昨晩、妖精が騒ぎ疲れて自らの上で寝てしまったため、ルムガルドの畔で一夜を過ごすはめになってしまった。
昨日は月の女神が湖(ルムガルドはジ・オードの古代林にある湖の一つだ)に帰って来るとの事で、森には静かな騒めきが立ちこめていた。
夕刻、女神が到着すると森中がお祭騒ぎと化し、そのまま皆疲れるまで月の女神の帰還を喜んだのだ。
俺も森の主として、出迎えねばならず、しぶしぶ出てきたが、騒ぎに巻き込まれたのもそのせいだ。
だが、木々の奴らまで騒いだんだから、本当に、森中だったのだと思う。
大半の者は住みかへ帰ったようで、湖の周りには自分達ぐらいしかいない。そもそも、一番騒いだのが妖精達なのでしかたがないだろう。
あくまで騒いだのも自分の上で寝たのも、妖精たちの所業だ。断じて私は被害者なのだ。
「おはようございます。アクオロドス様。」
柔らかな声が頭上から響いた。
フワリ、と地面に舞い降り夜明けの朝日を見つめる。どうやら妖精たちに便乗していたらしい。月の女神ともあろう者が!

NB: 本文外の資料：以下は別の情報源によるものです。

<file path="src/rtl/rv32im_wb_timer_pkg.sv">
// Shared constants, state type and byte-lane helper for the Wishbone machine timer.
// Register offsets are word offsets decoded from adr_i[2:0].
package rv32im_wb_timer_pkg;

   localparam logic [2:0] OFF_MTIME_LO = 3'd0;
   localparam logic [2:0] OFF_MTIME_HI = 3'd1;
   localparam logic [2:0] OFF_CMP_LO   = 3'd2;
   localparam logic [2:0] OFF_CMP_HI   = 3'd3;
   localparam logic [2:0] OFF_CTRL     = 3'd4;
   localparam logic [2:0] OFF_PRESCALE = 3'd5;

   localparam int CTRL_EN_BIT  = 0;
   localparam int CTRL_IRQ_BIT = 1;

   localparam logic [63:0] MTIMECMP_RESET = 64'hFFFF_FFFF_FFFF_FFFF;

   typedef enum logic [1:0] {
      ST_IDLE = 2'd0,
      ST_WAIT = 2'd1,
      ST_RESP = 2'd2
   } wb_state_e;

   function automatic logic [31:0] byte_merge(input logic [31:0] old_val,
                                              input logic [31:0] new_val,
                                              input logic [3:0]  sel);
      logic [31:0] merged;
      merged = old_val;
      for (int k = 0; k < 4; k++) begin
         if (sel[k]) merged[8*k +: 8] = new_val[8*k +: 8];
      end
      return merged;
   endfunction

   function automatic logic is_err_offset(input logic [2:0] off);
      return off > OFF_PRESCALE;
   endfunction

endpackage

</file>
<file path="src/rtl/rv32im_wb_timer_core.sv">
// Timer datapath: prescaler, 64-bit mtime/mtimecmp, control bits and registered interrupt.
// A bus write to mtime wins over a coincident prescaler tick, which is then lost.
module rv32im_timer_core
   import rv32im_wb_timer_pkg::*;
(
   input  logic        clk_i,
   input  logic        reset_ni,
   input  logic        wr_en,
   input  logic [2:0]  wr_off,
   input  logic [3:0]  wr_sel,
   input  logic [31:0] wr_dat,
   output logic [63:0] mtime,
   output logic [63:0] mtimecmp,
   output logic [31:0] prescale,
   output logic        timer_en,
   output logic        irq_en,
   output logic        interrupt_o
);

   logic [31:0] presc_cnt;
   logic [31:0] presc_cnt_d;
   logic [31:0] prescale_d;
   logic [63:0] mtime_d;
   logic [63:0] mtimecmp_d;
   logic        timer_en_d;
   logic        irq_en_d;
   logic        tick;
   logic        time_wr;

   always_comb begin
      tick        = timer_en && (presc_cnt == prescale);
      time_wr     = wr_en && (wr_sel != 4'b0000) &&
                    ((wr_off == OFF_MTIME_LO) || (wr_off == OFF_MTIME_HI));
      mtime_d     = (tick && !time_wr) ? mtime + 64'd1 : mtime;
      mtimecmp_d  = mtimecmp;
      prescale_d  = prescale;
      timer_en_d  = timer_en;
      irq_en_d    = irq_en;
      presc_cnt_d = presc_cnt;
      if (timer_en) presc_cnt_d = tick ? 32'd0 : presc_cnt + 32'd1;
      if (wr_en) begin
         case (wr_off)
            OFF_MTIME_LO: mtime_d[31:0]     = byte_merge(mtime_d[31:0], wr_dat, wr_sel);
            OFF_MTIME_HI: mtime_d[63:32]    = byte_merge(mtime_d[63:32], wr_dat, wr_sel);
            OFF_CMP_LO:   mtimecmp_d[31:0]  = byte_merge(mtimecmp[31:0], wr_dat, wr_sel);
            OFF_CMP_HI:   mtimecmp_d[63:32] = byte_merge(mtimecmp[63:32], wr_dat, wr_sel);
            OFF_CTRL: begin
               if (wr_sel[0]) begin
                  timer_en_d = wr_dat[CTRL_EN_BIT];
                  irq_en_d   = wr_dat[CTRL_IRQ_BIT];
               end
            end
            OFF_PRESCALE: begin
               prescale_d  = byte_merge(prescale, wr_dat, wr_sel);
               presc_cnt_d = 32'd0;
            end
            default: ;
         endcase
      end
   end

   // Interrupt compares the current register state, so it trails mtime/mtimecmp by a cycle.
   always_ff @(posedge clk_i or negedge reset_ni) begin
      if (!reset_ni) begin
         mtime       <= 64'd0;
         mtimecmp    <= MTIMECMP_RESET;
         prescale    <= 32'd0;
         presc_cnt   <= 32'd0;
         timer_en    <= 1'b0;
         irq_en      <= 1'b0;
         interrupt_o <= 1'b0;
      end else begin
         mtime       <= mtime_d;
         mtimecmp    <= mtimecmp_d;
         prescale    <= prescale_d;
         presc_cnt   <= presc_cnt_d;
         timer_en    <= timer_en_d;
         irq_en      <= irq_en_d;
         interrupt_o <= irq_en && (mtime >= mtimecmp);
      end
   end

endmodule

</file>
<file path="src/rtl/rv32im_wb_timer.sv">
// Wishbone classic single-beat responder in front of the machine timer core.
// Holds the bus FSM, request capture, mtime high-word shadow and the read mux.
module rv32im_wb_timer
   import rv32im_wb_timer_pkg::*;
#(
   parameter int XLEN        = 32,
   parameter int WAIT_STATES = 0
)
(
   input  logic            clk_i,
   input  logic            reset_ni,
   input  logic [XLEN-1:0] slave_dat_i,
   output logic [XLEN-1:0] slave_dat_o,
   input  logic [XLEN-3:0] adr_i,
   input  logic            cyc_i,
   input  logic            stb_i,
   input  logic            we_i,
   input  logic [3:0]      sel_i,
   output logic            ack_o,
   output logic            err_o,
   output logic            interrupt_o
);

   wb_state_e   state_q;
   wb_state_e   state_d;
   logic [3:0]  wait_cnt_q;
   logic [3:0]  wait_cnt_d;
   logic [2:0]  adr_q;
   logic        we_q;
   logic [3:0]  sel_q;
   logic [31:0] dat_q;
   logic [2:0]  cur_adr;
   logic        cur_we;
   logic [3:0]  cur_sel;
   logic [31:0] cur_dat;
   logic        cur_err;
   logic        commit;
   logic [31:0] shadow;
   logic [31:0] rd_data;
   logic [63:0] mtime;
   logic [63:0] mtimecmp;
   logic [31:0] prescale;
   logic        timer_en;
   logic        irq_en;
   logic        unused_adr;

   assign unused_adr = ^adr_i[XLEN-3:3];

   always_comb begin
      state_d    = state_q;
      wait_cnt_d = wait_cnt_q;
      case (state_q)
         ST_IDLE: begin
            if (cyc_i && stb_i) begin
               if (WAIT_STATES == 0) begin
                  state_d = ST_RESP;
               end else begin
                  state_d    = ST_WAIT;
                  wait_cnt_d = 4'(WAIT_STATES);
               end
            end
         end
         ST_WAIT: begin
            if (!cyc_i)                 state_d = ST_IDLE;
            else if (wait_cnt_q == 4'd1) state_d = ST_RESP;
            else                         wait_cnt_d = wait_cnt_q - 4'd1;
         end
         ST_RESP: state_d = ST_IDLE;
         default: state_d = ST_IDLE;
      endcase
   end

   // With no wait states the request commits on the edge that samples it, so use live inputs.
   always_comb begin
      if (state_q == ST_IDLE) begin
         cur_adr = adr_i[2:0];
         cur_we  = we_i;
         cur_sel = sel_i;
         cur_dat = slave_dat_i[31:0];
      end else begin
         cur_adr = adr_q;
         cur_we  = we_q;
         cur_sel = sel_q;
         cur_dat = dat_q;
      end
      commit  = (state_d == ST_RESP);
      cur_err = is_err_offset(cur_adr);
   end

   always_comb begin
      rd_data = 32'd0;
      case (cur_adr)
         OFF_MTIME_LO: rd_data = mtime[31:0];
         OFF_MTIME_HI: rd_data = shadow;
         OFF_CMP_LO:   rd_data = mtimecmp[31:0];
         OFF_CMP_HI:   rd_data = mtimecmp[63:32];
         OFF_CTRL:     rd_data = {30'd0, irq_en, timer_en};
         OFF_PRESCALE: rd_data = prescale;
         default:      rd_data = 32'd0;
      endcase
   end

   always_ff @(posedge clk_i or negedge reset_ni) begin
      if (!reset_ni) begin
         state_q     <= ST_IDLE;
         wait_cnt_q  <= 4'd0;
         adr_q       <= 3'd0;
         we_q        <= 1'b0;
         sel_q       <= 4'd0;
         dat_q       <= 32'd0;
         ack_o       <= 1'b0;
         err_o       <= 1'b0;
         slave_dat_o <= '0;
         shadow      <= 32'd0;
      end else begin
         state_q    <= state_d;
         wait_cnt_q <= wait_cnt_d;
         if (state_q == ST_IDLE && cyc_i && stb_i) begin
            adr_q <= adr_i[2:0];
            we_q  <= we_i;
            sel_q <= sel_i;
            dat_q <= slave_dat_i[31:0];
         end
         ack_o       <= commit && !cur_err;
         err_o       <= commit && cur_err;
         slave_dat_o <= (commit && !cur_we && !cur_err) ? XLEN'(rd_data) : '0;
         // Latching the live high word on a low-word read makes lo-then-hi reads coherent.
         if (commit && !cur_we && cur_adr == OFF_MTIME_LO) shadow <= mtime[63:32];
      end
   end

   rv32im_timer_core u_core (
      .clk_i       (clk_i),
      .reset_ni    (reset_ni),
      .wr_en       (commit && cur_we && !cur_err),
      .wr_off      (cur_adr),
      .wr_sel      (cur_sel),
      .wr_dat      (cur_dat),
      .mtime       (mtime),
      .mtimecmp    (mtimecmp),
      .prescale    (prescale),
      .timer_en    (timer_en),
      .irq_en      (irq_en),
      .interrupt_o (interrupt_o)
   );

endmodule
</file>
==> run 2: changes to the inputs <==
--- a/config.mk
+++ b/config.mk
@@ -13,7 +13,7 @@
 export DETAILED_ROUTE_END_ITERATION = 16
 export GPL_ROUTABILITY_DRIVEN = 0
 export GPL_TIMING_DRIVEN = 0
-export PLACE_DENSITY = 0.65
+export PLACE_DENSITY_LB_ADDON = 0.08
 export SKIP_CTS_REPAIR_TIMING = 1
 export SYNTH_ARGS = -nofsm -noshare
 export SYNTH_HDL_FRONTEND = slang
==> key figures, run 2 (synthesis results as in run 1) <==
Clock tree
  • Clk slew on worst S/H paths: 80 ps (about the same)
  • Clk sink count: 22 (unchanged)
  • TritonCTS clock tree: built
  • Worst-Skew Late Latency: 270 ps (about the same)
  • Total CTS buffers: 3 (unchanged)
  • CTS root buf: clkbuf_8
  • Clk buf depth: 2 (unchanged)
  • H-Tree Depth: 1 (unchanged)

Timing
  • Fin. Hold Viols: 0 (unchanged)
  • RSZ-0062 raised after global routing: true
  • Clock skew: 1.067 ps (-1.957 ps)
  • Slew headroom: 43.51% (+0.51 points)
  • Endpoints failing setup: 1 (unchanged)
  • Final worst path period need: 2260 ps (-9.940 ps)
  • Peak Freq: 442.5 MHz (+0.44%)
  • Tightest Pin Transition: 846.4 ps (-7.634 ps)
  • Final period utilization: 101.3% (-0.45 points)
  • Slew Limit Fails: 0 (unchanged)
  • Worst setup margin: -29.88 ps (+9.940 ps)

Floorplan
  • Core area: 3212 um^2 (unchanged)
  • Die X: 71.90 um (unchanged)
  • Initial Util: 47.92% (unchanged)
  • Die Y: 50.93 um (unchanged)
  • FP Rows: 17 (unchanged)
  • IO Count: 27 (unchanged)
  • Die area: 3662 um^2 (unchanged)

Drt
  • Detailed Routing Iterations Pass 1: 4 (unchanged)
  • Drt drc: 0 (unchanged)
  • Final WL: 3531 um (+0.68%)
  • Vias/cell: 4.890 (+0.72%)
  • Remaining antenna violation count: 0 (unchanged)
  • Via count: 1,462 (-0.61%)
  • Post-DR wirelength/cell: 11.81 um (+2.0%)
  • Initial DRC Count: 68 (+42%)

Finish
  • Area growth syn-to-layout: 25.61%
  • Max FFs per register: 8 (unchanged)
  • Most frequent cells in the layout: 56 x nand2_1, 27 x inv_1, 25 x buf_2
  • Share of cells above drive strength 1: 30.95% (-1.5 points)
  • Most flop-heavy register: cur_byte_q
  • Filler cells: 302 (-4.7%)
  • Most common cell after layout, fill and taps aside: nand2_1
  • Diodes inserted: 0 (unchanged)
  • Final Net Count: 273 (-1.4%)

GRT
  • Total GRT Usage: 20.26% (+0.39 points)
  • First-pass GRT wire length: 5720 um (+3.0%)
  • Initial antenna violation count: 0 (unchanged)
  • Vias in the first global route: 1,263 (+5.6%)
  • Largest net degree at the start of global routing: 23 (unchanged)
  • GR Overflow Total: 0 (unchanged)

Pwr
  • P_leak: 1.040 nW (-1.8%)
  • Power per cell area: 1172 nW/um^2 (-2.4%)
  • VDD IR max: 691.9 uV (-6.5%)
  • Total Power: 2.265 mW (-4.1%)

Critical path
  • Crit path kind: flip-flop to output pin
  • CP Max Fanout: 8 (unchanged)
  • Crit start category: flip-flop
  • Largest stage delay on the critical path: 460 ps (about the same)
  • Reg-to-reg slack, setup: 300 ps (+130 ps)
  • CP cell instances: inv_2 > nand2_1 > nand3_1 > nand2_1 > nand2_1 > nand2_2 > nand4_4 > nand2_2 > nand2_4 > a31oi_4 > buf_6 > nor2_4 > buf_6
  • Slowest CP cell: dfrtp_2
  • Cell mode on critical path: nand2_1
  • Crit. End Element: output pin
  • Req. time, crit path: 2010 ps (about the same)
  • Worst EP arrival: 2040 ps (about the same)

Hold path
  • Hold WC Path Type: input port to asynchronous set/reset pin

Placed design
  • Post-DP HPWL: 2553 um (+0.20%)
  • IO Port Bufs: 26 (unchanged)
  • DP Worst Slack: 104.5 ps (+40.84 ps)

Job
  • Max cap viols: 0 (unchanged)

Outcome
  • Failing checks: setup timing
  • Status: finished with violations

心の中で苦笑したつもりが、つい口元が吊り上がってしまったらしい。僅かな笑いに月の女神は反応し、穏やかな笑みを浮かべる。
「何を笑っていらっしゃるのですか?」
振り返りながら蜂蜜色(パーニャ)の髪が風に広がるように流れ、煌めく。
長い睫毛にパッチリとした目、優しげな目元と笑窪。全てを暖かく包んでくれるとともに全てに魅了される笑顔を持ち合わせている。
思わず溜息をつくのも納得できる。ホッとするのだ。
あまりの美しさに魅了されつつ。
ホッとしたのも束の間、女神が透き通るような銀の瞳に心配の色を宿らせて尋ねてきた。
「アクオロドス様?」
吊り上がっていた口からさらに笑いがもれてしまう。そんなに心配そうな顔をされても心が暖まる。
不謹慎だな。
妖精たちがモゾモゾと動き始めようとしている。ノームたちよりも噂好きでお節介なな奴等が起きる前に決着をつけよう。
「なんでもない。ただ、お前がこ奴等と共に寝ていたかと思うとな。